RECORDED DATA:
==> config.mk <==
export PLATFORM = sky130hd
export DESIGN_NAME = quad_clk_conv
export DESIGN_NICKNAME = d
export VERILOG_FILES = /design/src/rtl/qcc_pkg.sv /design/src/rtl/qcc_filter.sv /design/src/rtl/qcc_decode.sv /design/src/rtl/qcc_pulse.sv /design/src/rtl/quad_clk_conv.sv
export SDC_FILE = /design/constraint.sdc
export NUM_CORES = 1
export LEC_CHECK = 0
export CAP_MARGIN = 20
export CORE_MARGIN = 2
export CORE_UTILIZATION = 25
export DETAILED_ROUTE_END_ITERATION = 7
export GPL_TIMING_DRIVEN = 0
export HOLD_SLACK_MARGIN = 0.02
export PLACE_DENSITY = 0.44
export SLEW_MARGIN = 20
export SYNTH_ARGS = -nofsm -noshare
export SYNTH_HDL_FRONTEND = slang
export SYNTH_SLANG_ARGS = --single-unit
==> constraint.sdc <==
create_clock -name clk -period 1.9 [get_ports clk]
set_input_delay 0.19 -clock clk [delete_from_list [all_inputs] [get_ports clk]]
set_output_delay 0.19 -clock clk [all_outputs]
set_load 0.01 [all_outputs]
==> src/rtl/qcc_pkg.sv <==
package qcc_pkg;

   typedef enum logic [1:0] {
      RES_X1 = 2'd0,
      RES_X2 = 2'd1,
      RES_X4 = 2'd2
   } res_e;

   function automatic res_e decode_res(input logic [1:0] sel);
      if (sel[1])
         return RES_X4;
      else if (sel[0])
         return RES_X2;
      else
         return RES_X1;
   endfunction

endpackage

==> src/rtl/qcc_filter.sv <==
module qcc_filter #(
   parameter int SYNC_STAGES = 2,
   parameter int FILT_LEN    = 4
) (
   input  logic clk,
   input  logic rst,
   input  logic raw,
   output logic filt
);

   initial begin
      assert (SYNC_STAGES >= 2) else $error("SYNC_STAGES must be at least 2");
      assert (FILT_LEN >= 1) else $error("FILT_LEN must be at least 1");
   end

   logic [SYNC_STAGES-1:0] sync_q;
   logic                   s_last;
   logic                   filt_q;

   always_ff @(posedge clk) begin
      if (rst)
         sync_q <= {SYNC_STAGES{raw}};
      else
         sync_q <= {sync_q[SYNC_STAGES-2:0], raw};
   end

   assign s_last = sync_q[SYNC_STAGES-1];

   generate
      if (FILT_LEN == 1) begin : g_direct
         always_ff @(posedge clk) begin
            if (rst)
               filt_q <= raw;
            else
               filt_q <= s_last;
         end
      end else begin : g_count
         localparam int CW = $clog2(FILT_LEN);
         localparam logic [CW-1:0] RUN_LAST = CW'(FILT_LEN - 1);
         logic [CW-1:0] run_q;

         always_ff @(posedge clk) begin
            if (rst) begin
               filt_q <= raw;
               run_q  <= '0;
            end else if (s_last == filt_q) begin
               run_q <= '0;
            end else if (run_q == RUN_LAST) begin
               filt_q <= s_last;
               run_q  <= '0;
            end else begin
               run_q <= run_q + 1'b1;
            end
         end
      end
   endgenerate

   assign filt = filt_q;


   filt_follow_chk: assert property (@(posedge clk) disable iff (rst)
      (filt_q != $past(filt_q)) |-> ($past(s_last) == filt_q));

endmodule

==> src/rtl/qcc_decode.sv <==
module qcc_decode
   import qcc_pkg::*;
(
   input  logic       clk,
   input  logic       rst,
   input  logic       fa,
   input  logic       fb,
   input  logic [1:0] res_mode,
   output logic       evt_valid,
   output logic       evt_up,
   output logic       illegal_err
);

   logic pa_q, pb_q, ill_q;
   logic ea, eb, both, hit;
   res_e res;

   assign ea   = fa ^ pa_q;
   assign eb   = fb ^ pb_q;
   assign both = ea & eb;
   assign res  = decode_res(res_mode);

   always_comb begin
      unique case (res)
         RES_X4:  hit = ea | eb;
         RES_X2:  hit = ea;
         default: hit = ea & fa;
      endcase
   end

   assign evt_valid = hit & ~both;
   // An A edge moves A away from B when A leads; a B edge moves B onto A.
   assign evt_up    = ea ? (fa ^ fb) : ~(fa ^ fb);

   always_ff @(posedge clk) begin
      if (rst) begin
         pa_q  <= fa;
         pb_q  <= fb;
         ill_q <= 1'b0;
      end else begin
         pa_q <= fa;
         pb_q <= fb;
         if (both)
            ill_q <= 1'b1;
      end
   end

   assign illegal_err = ill_q;


   illegal_set_chk: assert property (@(posedge clk) disable iff (rst)
      (ea && eb) |=> illegal_err);


   illegal_sticky_chk: assert property (@(posedge clk) disable iff (rst)
      illegal_err |=> illegal_err);

endmodule

==> src/rtl/qcc_pulse.sv <==
module qcc_pulse #(
   parameter int PW_BITS = 8
) (
   input  logic               clk,
   input  logic               rst,
   input  logic               evt_valid,
   input  logic               evt_up,
   input  logic [PW_BITS-1:0] width,
   output logic               up_n,
   output logic               dn_n,
   output logic               cnt_n,
   output logic               overrun_err
);

   initial begin
      assert (PW_BITS >= 1) else $error("PW_BITS must be at least 1");
   end

   logic [PW_BITS-1:0] left_q;
   logic [PW_BITS-1:0] eff_w;
   logic               dir_q;
   logic               ovr_q;
   logic               busy;

   assign busy  = (left_q != '0);
   assign eff_w = (width == '0) ? PW_BITS'(1) : width;

   always_ff @(posedge clk) begin
      if (rst) begin
         left_q <= '0;
         dir_q  <= 1'b0;
         ovr_q  <= 1'b0;
      end else if (evt_valid && !busy) begin
         left_q <= eff_w;
         dir_q  <= evt_up;
      end else begin
         if (busy)
            left_q <= left_q - 1'b1;
         if (evt_valid)
            ovr_q <= 1'b1;
      end
   end

   assign up_n        = ~(busy & dir_q);
   assign dn_n        = ~(busy & ~dir_q);
   assign cnt_n       = ~busy;
   assign overrun_err = ovr_q;


   pulse_start_chk: assert property (@(posedge clk) disable iff (rst)
      (evt_valid && cnt_n) |=> !cnt_n);


   overrun_set_chk: assert property (@(posedge clk) disable iff (rst)
      (evt_valid && !cnt_n) |=> overrun_err);


   overrun_sticky_chk: assert property (@(posedge clk) disable iff (rst)
      overrun_err |=> overrun_err);


   cnt_cover_chk: assert property (@(posedge clk) disable iff (rst)
      (!up_n || !dn_n) |-> !cnt_n);


   up_dn_excl_chk: assert property (@(posedge clk) disable iff (rst)
      !(!up_n && !dn_n));

endmodule

==> src/rtl/quad_clk_conv.sv <==
module quad_clk_conv #(
   parameter int SYNC_STAGES = 2,
   parameter int FILT_LEN    = 4,
   parameter int PW_BITS     = 8
) (
   input  logic               clk,
   input  logic               rst,
   input  logic               a_in,
   input  logic               b_in,
   input  logic [1:0]         res_mode,
   input  logic [PW_BITS-1:0] pulse_width,
   output logic               up_n,
   output logic               dn_n,
   output logic               cnt_n,
   output logic               illegal_err,
   output logic               overrun_err
);

   localparam int NCH = 2;

   logic [NCH-1:0] raw;
   logic [NCH-1:0] filt;
   logic           evt_valid;
   logic           evt_up;

   assign raw = {b_in, a_in};

   generate
      for (genvar ch = 0; ch < NCH; ch++) begin : g_chan
         qcc_filter #(
            .SYNC_STAGES(SYNC_STAGES),
            .FILT_LEN   (FILT_LEN)
         ) u_filt (
            .clk (clk),
            .rst (rst),
            .raw (raw[ch]),
            .filt(filt[ch])
         );
      end
   endgenerate

   qcc_decode u_dec (
      .clk        (clk),
      .rst        (rst),
      .fa         (filt[0]),
      .fb         (filt[1]),
      .res_mode   (res_mode),
      .evt_valid  (evt_valid),
      .evt_up     (evt_up),
      .illegal_err(illegal_err)
   );

   qcc_pulse #(
      .PW_BITS(PW_BITS)
   ) u_pulse (
      .clk        (clk),
      .rst        (rst),
      .evt_valid  (evt_valid),
      .evt_up     (evt_up),
      .width      (pulse_width),
      .up_n       (up_n),
      .dn_n       (dn_n),
      .cnt_n      (cnt_n),
      .overrun_err(overrun_err)
   );


   reset_idle_chk: assert property (@(posedge clk)
      $past(rst) |-> (up_n && dn_n && cnt_n && !illegal_err && !overrun_err));

endmodule

# After elaboration in Yosys (flattened, before gate mapping)
# Cells that the tools add are included.
[word_totals]
reg_bits = 23
wordCells = 66
[op_classes]
n_bitwise = 16
reduce_logical = 12
mux = 15
eq_ne = 8
addsub = 3
[ops]
columns = ["cell", "count"]
rows = [
  ["2-to-1 mux 8 bit", 3],
  ["zero test 8 bit", 1],
  ["2-to-1 mux 1 bit", 8],
  ["nonzero test 8 bit", 1],
  ["subtractor 8 x 1 -> 8 bit, second input constant", 1],
  ["inverter 1 bit", 7],
  ["equality test 2 bit, second input constant", 3],
  ["2-to-1 mux 2 bit", 3],
  ["AND reduction 2 bit", 3],
  ["nonzero test 2 bit", 3],
  ["OR reduction 3 bit", 2],
  ["AND 1 bit", 5],
  ["adder 2 x 1 -> 2 bit, second input constant", 2],
  ["inequality test 2 bit, second input constant", 2],
  ["bitwise XOR 1 bit", 3],
  ["equality test 1 bit", 2],
  ["equality test 2 x 1 -> 1 bit, second input constant", 1],
  ["one-hot mux 1 bit (2 select lines)", 1],
  ["logical AND 1 bit", 1],
  ["zero test 1 bit", 1],
  ["OR 1 bit", 1],
]

# Logic depth before layout (Yosys ltp)
# Gate-level depths: netlist (run 1).
[logic_depth]
depth_word = 8
mapped_depth = 8
ltp_nobuf = 7

# Modules after synthesis
# A second synthesis (run 1) with hierarchy kept.
[unflattened]
hier_cells = 115
area_unflattened_um2 = 1123.6
[by_module_without_submodules]
columns = ["module", "instances", "area_each_um2", "cells_each"]
rows = [
  ["qcc_pulse", 1, 605.6, 68],
  ["qcc_filter", 2, 185.2, 16],
  ["qcc_decode", 1, 147.6, 15],
]

# Worst setup path before layout (run 1)
# OpenSTA, ideal clock, no wires.
[synth_timing]
kind = "register to register"
from = "register u_pulse.left_q[4]"
to = "register u_pulse.dir_q"
path_buffers = 1
setup_slack_ps = -53
stages_incl_launch_ff = 7
arrival_ps = 1826
synth_period_minus_slack_ps = 1953
cell_sequence = "dfxtp_1 > or4_4 > or3_1 > buf_2 > nor3_4 > mux2i_1 > nor2_1"
[synth_between]
elab_chain_cells = 3
[synth_rtl]
columns = ["element", "line_no", "source"]
rows = [
  ["start: declaration", "qcc_pulse.sv:19", "logic [PW_BITS-1:0] left_q;"],
  ["start signal: assignment", "qcc_pulse.sv:34", "left_q <= eff_w;"],
  ["start signal: assignment", "qcc_pulse.sv:38", "left_q <= left_q - 1'b1;"],
  ["nonzero test 8 bit", "qcc_pulse.sv:25", "assign busy = (left_q != '0);"],
  ["zero test 1 bit", "qcc_pulse.sv:33", "end else if (evt_valid && !busy) begin"],
  ["logical AND 1 bit", "qcc_pulse.sv:33", ""],
  ["end signal: assignment", "qcc_pulse.sv:35", "dir_q <= evt_up;"],
  ["end: declaration", "qcc_pulse.sv:21", "logic dir_q;"],
]
# No other way between the ends.
# A chain may end at the register's enable or synchronous reset.

# Worst setup path in the final report (run 1)
[layout_timing]
from = "register u_pulse.left_q[5]"
to = "register u_pulse.dir_q"
# Same word-level chain as after synthesis.

==> out/results.txt, run 1 <==
Final hold vios: 0
Antenna Nets Post-Route: 0
Synth top area share: 39.62%
Hold EP: g_chan[1].u_filt.sync_q[0]
Die area: 4781 µm²
DP HPWL: 1.640 mm
Cell Area, Synth: 1061 µm²
DRT met1 WL: 1.026 mm
Critical Path AT: 2.19 ns
R2r endpoint: u_pulse.dir_q
VDD IR-drop max: 0.0004922 V
Worst setup SP type: flip-flop
Peak Freq: 0.4870 GHz
GRT Util Overall: 10.19%
Final WS setup: -0.1534 ns
Placeable Area: 4029 µm²
Post-synthesis sequential area ratio: 45.28%
Seq cells post-synth: 23
Initial DRC Count: 51
Status: finished, violations left
Slowest stage delay, CP: 0.54 ns
Placer Congestion: 0.8395
DR top layer: met4
Total power: 1.982 mW
Cts bufs inserted: 3
Clock share of power: 15.2%
TritonRoute pass-1 iters: 4
IO Port Bufs: 18
Layout cell share with drive strength beyond 1: 21.92%
Worst R2R Path Depth: 7
Chip height: 69.15 µm
Fillers: 428
CTS tree: built
Hold Crit Class: in -> reg
Logic pwr share: 50.3%
DIE WIDTH: 69.15 µm
CP max FO: 4
Worst-Margin Slew: 0.5309 ns
Hold Slack: 0.3932 ns
Clock-pin slew on the worst setup and hold paths: 0.08 ns
Clock buffer depth: 2
Worst EP required: 2.04 ns
Leak Pwr: 0.5784 nW
NumNets Final: 166
# IOs: 19
RSZ-0062 raised after global routing: true
Sink Count: 23
Hold_sp: b_in
Routed wl met2: 1.112 mm
Crit path buf inv count: 2
Routed Wire Length: 2.295 mm
Met3 WL post-DR: 117 µm
Initial antenna violation count: 0
Yosys warns: 0
CP cell instances: or4_4, or3_1, buf_6, buf_12, nor3_4, mux2i_1, nor2_1
R2r startpoint: u_pulse.left_q[5]
Area growth syn-to-layout: 38.68%
Pint: 1.271 mW
Final Skew: 0.002582 ns
Max cap viols: 0
Row cnt: 23
Routed WL per cell: 11.71 µm
Root Driver: clkbuf_8
Switching share of total power: 35.85%
Sequential Power Share: 34.5%
Slowest library cell on the worst path: or4_4
Fin util: 36.52%
Vias per inst: 4.628
Cells after synthesis: 115
Number of diodes: 0
Clock latency on the worst-skew pair: 0.26 ns
Slew Limit Fails: 0
Syn avg cell area: 9.226 µm²
Initial Utilization: 26.34%
Remaining DRCs: 0
Power per Cell Area: 1347 nW/µm²
First-pass GRT wire length: 4.036 mm
CP Capture Type: flip-flop
Net Switching: 710.6 µW
CP Class: reg -> reg
Largest net degree at the start of global routing: 14
Area contributors post-synth: dfxtp_1, ha_1, xnor2_1, edfxtp_1, nor2_1
Hold Buf Count CTS: 0
GR Overflow Total: 0
Vias in the first global route: 898
Unique masters post-synth: 32
Min cycle time layout: 2.053 ns
Slew HR: 64.61%
Hold Path Depth: 1
Final setup violating endpoints: 8
Htree depth: 1
Fin crit share: 108.1%
Failing checks: setup timing
Largest delay share family, worst path: simple AND/OR/NAND/NOR gates
Syn Nets: 134
Via count: 907
Worst R2R Setup Slack: -0.15 ns
Leading area contributor after synthesis: dfxtp_1
## power groups by stage
stage | Combinational (mW) | Clock [mW] | Sequential, mW
after floorplan | 0.560 | 0 | 0.671
after global placement | 0.776 | 0 | 0.692
after detailed placement | 0.777 | 0 | 0.692
after CTS | 0.928 | 0.324 | 0.679
after global routing | 1.11 | 0.338 | 0.696
final | 0.997 | 0.301 | 0.684
## cells in the final DEF, fill, tap and decap left out, types with 2 or more instances in the layout
cell type,n
nand3_1,3
o211ai_1,2
nor4_1,4
o21ai_0,4
nor4b_1,2
dfxtp_1,18
nor2_1,10
clkbuf_1,2
clkdlybuf4s50_1,15
nor3_1,3
clkbuf_8,3
a221oi_2,2
mux2i_1,3
buf_4,8
or2_2,2
xnor2_1,7
o21bai_1,2
a21oi_1,5
inv_1,10
nor3_4,2
edfxtp_1,2
nand2b_1,2
buf_2,2
ha_1,4
nand2_1,9
dfxtp_2,3
## cell usage after synthesis (all sizes together)
master / instances
buf: 1
or2: 2
edfxtp: 2
nand2: 9
xnor2: 7
nor4: 4
a211oi: 1
or4: 2
nand3: 3
o211ai: 2
nand4b: 1
nor2: 11
o21ai: 4
mux2i: 4
a311oi: 1
ha: 5
nor4b: 2
a221oi: 2
nor3: 5
clkbuf: 2
dfxtp: 21
and2: 1
a21o: 1
nand2b: 2
a31oi: 1
a21oi: 6
o21bai: 2
inv: 10
or3: 1
## how the worst max path moves through the flow
stage,startpoint,endpoint,slack [ns],depth (start not counted)
6_report,u_pulse.left_q[5],u_pulse.dir_q,-0.15,7
5_1_grt,u_pulse.left_q[5],u_pulse.dir_q,-0.23,7
4_1_cts,u_pulse.left_q[5],u_pulse.dir_q,-0.18,7
3_5_place_dp,u_pulse.left_q[4],cnt_n,-0.37,3
3_3_place_gp,u_pulse.left_q[4],cnt_n,-0.38,3
2_1_floorplan,u_pulse.left_q[4],u_pulse.dir_q,0.01,6
## metal layers
metal  GRT usage [%]  vias to the layer above
li1                -                      467
met1           12.34                      414
met2           17.20                       22
met3           3.509                        4
met4           2.614                        0
met5               0                        -
## metrics by stage
stage / std cells / setup TNS, ns / area, µm² / setup WS (ns)
final: 196 / -0.7034 / 1471 / -0.1534
after global routing: 196 / -1.241 / 1471 / -0.2342
after CTS: 193 / -0.9260 / 1425 / -0.1823
after detailed placement: 183 / -1.517 / 1306 / -0.3719
after global placement: 183 / -1.504 / 1306 / -0.3781
after floorplan: 115 / 0 / 1064 / 0.01408
## repair_timing
action	4_1_cts	5_1_grt
buffers inserted	6	3
gates cloned	0	0
gates resized for setup	16	8
setup endpoints to repair	10	12
pin swaps	7	4
## cells by family (layout without fill, tap and decap cells)
family          after synthesis  in the layout  share of synthesized area, %
simple gates                 43             43                         22.52
flops                        23             23                         45.28
compound gates               20             20                         12.03
buf+inv                      13             44                         4.717
xor+xnor                      7              7                         5.778
fa+ha+maj                     5              5                         5.896
mux                           4              4                         3.774
## cell type report
class,instances,area [µm²],share of cell area (%)
Clock buffer,3,41.29,2.806
Clock inverter,1,5.005,0.3401
Timing Repair Buffer,27,245.2,16.67
Buffer,3,18.77,1.276
Multi-Input combinational cell,79,576.8,39.20
Sequential cell,23,484.2,32.91
Tap cell,50,62.56,4.252
Inverter,10,37.54,2.551
## registers in the layout, indices dropped and copies added (netlist names)
register,cells
u_pulse.left_q,8
g_chan.u_filt.g_count.run_q,4
g_chan.u_filt.sync_q,4
g_chan.u_filt.filt,2
u_dec.illegal_err,1
u_dec.pa_q,1
u_dec.pb_q,1
u_pulse.dir_q,1
u_pulse.overrun_err,1
Note: power is estimated with default switching activity, not from simulation.
==> inputs of run 2 (changes only) <==
--- a/config.mk
+++ b/config.mk
@@ -6,12 +6,13 @@
 export NUM_CORES = 1
 export LEC_CHECK = 0
 export CAP_MARGIN = 20
+export CORE_ASPECT_RATIO = 2
 export CORE_MARGIN = 2
 export CORE_UTILIZATION = 25
 export DETAILED_ROUTE_END_ITERATION = 7
 export GPL_TIMING_DRIVEN = 0
 export HOLD_SLACK_MARGIN = 0.02
-export PLACE_DENSITY = 0.44
+export PLACE_DENSITY = 0.42
 export SLEW_MARGIN = 20
 export SYNTH_ARGS = -nofsm -noshare
 export SYNTH_HDL_FRONTEND = slang
==> constraint.sdc (replaced) <==
create_clock -name clk -period 2.2 [get_ports clk]
set_input_delay 0.22 -clock clk [delete_from_list [all_inputs] [get_ports clk]]
set_output_delay 0.22 -clock clk [all_outputs]
set_load 0.01 [all_outputs]
==> run 2 against run 1 <==
Net effect:
- largest power group unchanged
- critical path type is now reg -> out
- critical endpoint is now dn_n
- highest routed layer unchanged
- the flow now finishes without violations
- final area shrank 6.9%
- critical path depth shrank 2
- utilization shrank 3.0 points
- combinational power shrank 28%
- clock-buffer cell count grew 1
==> out/results.txt, run 2 (same netlist as run 1, synthesis figures left out) <==
GRT Util Overall: 11.59%
Crit path buf inv count: 2
Placer Congestion: 0.7096
TritonRoute pass-1 iters: 4
CP cell instances: or4_4, or3_1, buf_6, nand2b_1, buf_2
Via count: 867
Final setup violating endpoints: 0
Worst setup SP type: flip-flop
Placed cells: 185
Number of diodes: 0
VDD IR-drop max: 0.0006233 V
Vias in the first global route: 900
Vias per inst: 4.563
DIE WIDTH: 50.07 µm
Layout cell share with drive strength beyond 1: 10.87%
Final hold vios: 0
Hold Buf Count CTS: 0
Cts bufs inserted: 3
Initial Utilization: 25.96%
Antenna Nets Post-Route: 0
Sink Count: 23
Fin crit share: 94.17%
IO Port Bufs: 18
Critical Path AT: 1.85 ns
Hold Crit Class: in -> reg
CP max FO: 8
Status: complete, no violations
DP HPWL: 1.942 mm
Routed Wire Length: 2.459 mm
Slew HR: 66.85%
Largest delay share family, worst path: simple AND/OR/NAND/NOR gates
Row cnt: 33
Placeable Area: 4088 µm²
Remaining DRCs: 0
Die area: 4813 µm²
Min cycle time layout: 2.072 ns
First-pass GRT wire length: 4.071 mm
Largest Register: u_pulse.left_q
Design area: 1370 µm²
Post-DP Area: 1306 µm²
Most common cell after layout, fill and taps aside: dfxtp_1
Clock-pin slew on the worst setup and hold paths: 0.08 ns
Routed WL per cell: 12.94 µm
Area growth syn-to-layout: 29.13%
CP Class: reg -> out
Peak Freq: 0.4827 GHz
Slowest stage delay, CP: 0.57 ns
Post-route non-filler standard cell count: 190
Chip height: 96.13 µm
Worst-Margin Slew: 0.4954 ns
Final TNS setup: 0 ns
Final Skew: 0.002908 ns
Slew Limit Fails: 0
Largest regs: u_pulse.left_q: 8 flops, g_chan.u_filt.g_count.run_q: 4 flops, g_chan.u_filt.sync_q: 4 flops
Leak Pwr: 0.5415 nW
Clock latency on the worst-skew pair: 0.26 ns
RSZ-0062 raised after global routing: false
Max reg flops: 8
Root Driver: clkbuf_8
# IOs: 19
GR Overflow Total: 0
Initial antenna violation count: 0
NumNets Final: 158
Hold Slack: 0.4219 ns
Clock buffer depth: 2
Slowest library cell on the worst path: or4_4
Max cap viols: 0
Initial DRC Count: 15
Fin util: 33.52%
Largest net degree at the start of global routing: 13
Worst EP required: 1.98 ns
CP Capture Type: primary output
CTS tree: built
Most frequent cells in the layout: dfxtp_1, clkdlybuf4s50_1, nor2_1
Power per Cell Area: 1146 nW/µm²
Htree depth: 1
run 2: layer usage:
| metal | part of all wire [%] | global-route usage, % | up-vias |
|---|---|---|---|
| met4 | 2.2 | 6.250 | 0 |
| li1 | - | - | 445 |
| met2 | 57 | 23.79 | 18 |
| met5 | 0 | 0 | - |
| met1 | 37 | 10.15 | 399 |
| met3 | 3.4 | 1.708 | 5 |
run 2: area by class of cell:
class                   count  area (µm²)
inverters                  10       37.54
fillers                   432        2718
repair buffers             19       180.2
multi-input cells          79       540.5
clock buffers               4       45.04
plain buffers               3       18.77
well taps                  52       65.06
flip-flops and latches     23       483.0
run 2: through the flow:
step,total power [mW],worst slack (ns)
after floorplan,1.060,0.2467
after detailed placement,1.287,-0.1351
after CTS,1.606,0.004627
final,1.570,0.1282
after global placement,1.278,-0.1196
after global routing,1.688,0.01387
run 2: what timing repair did:
action | CTS | global route
gates cloned | 0 | 0
pin swaps | 3 | 0
endpoints found under the setup margin | 3 | 4
setup buffers | 1 | 0
resized for setup | 9 | 5
run 2: final timing paths:
| check | startpoint | end | slack [ns] | cells after the start |
|---|---|---|---|---|
| hold reg to reg | g_chan[1].u_filt.g_count.run_q[0] | g_chan[1].u_filt.g_count.run_q[0] | 0.44 | 1 |
| setup reg to reg | u_pulse.left_q[5] | u_pulse.dir_q | 0.15 | 6 |
| hold / removal | a_in | g_chan[0].u_filt.sync_q[0] | 0.42 | 1 |
| setup / recovery | u_pulse.left_q[5] | dn_n | 0.13 | 5 |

REQUIREMENT: Copy out the lines above that hold the string "reduction".

RESULT OF THE TASK:
  ["AND reduction 2 bit", 3],
  ["OR reduction 3 bit", 2],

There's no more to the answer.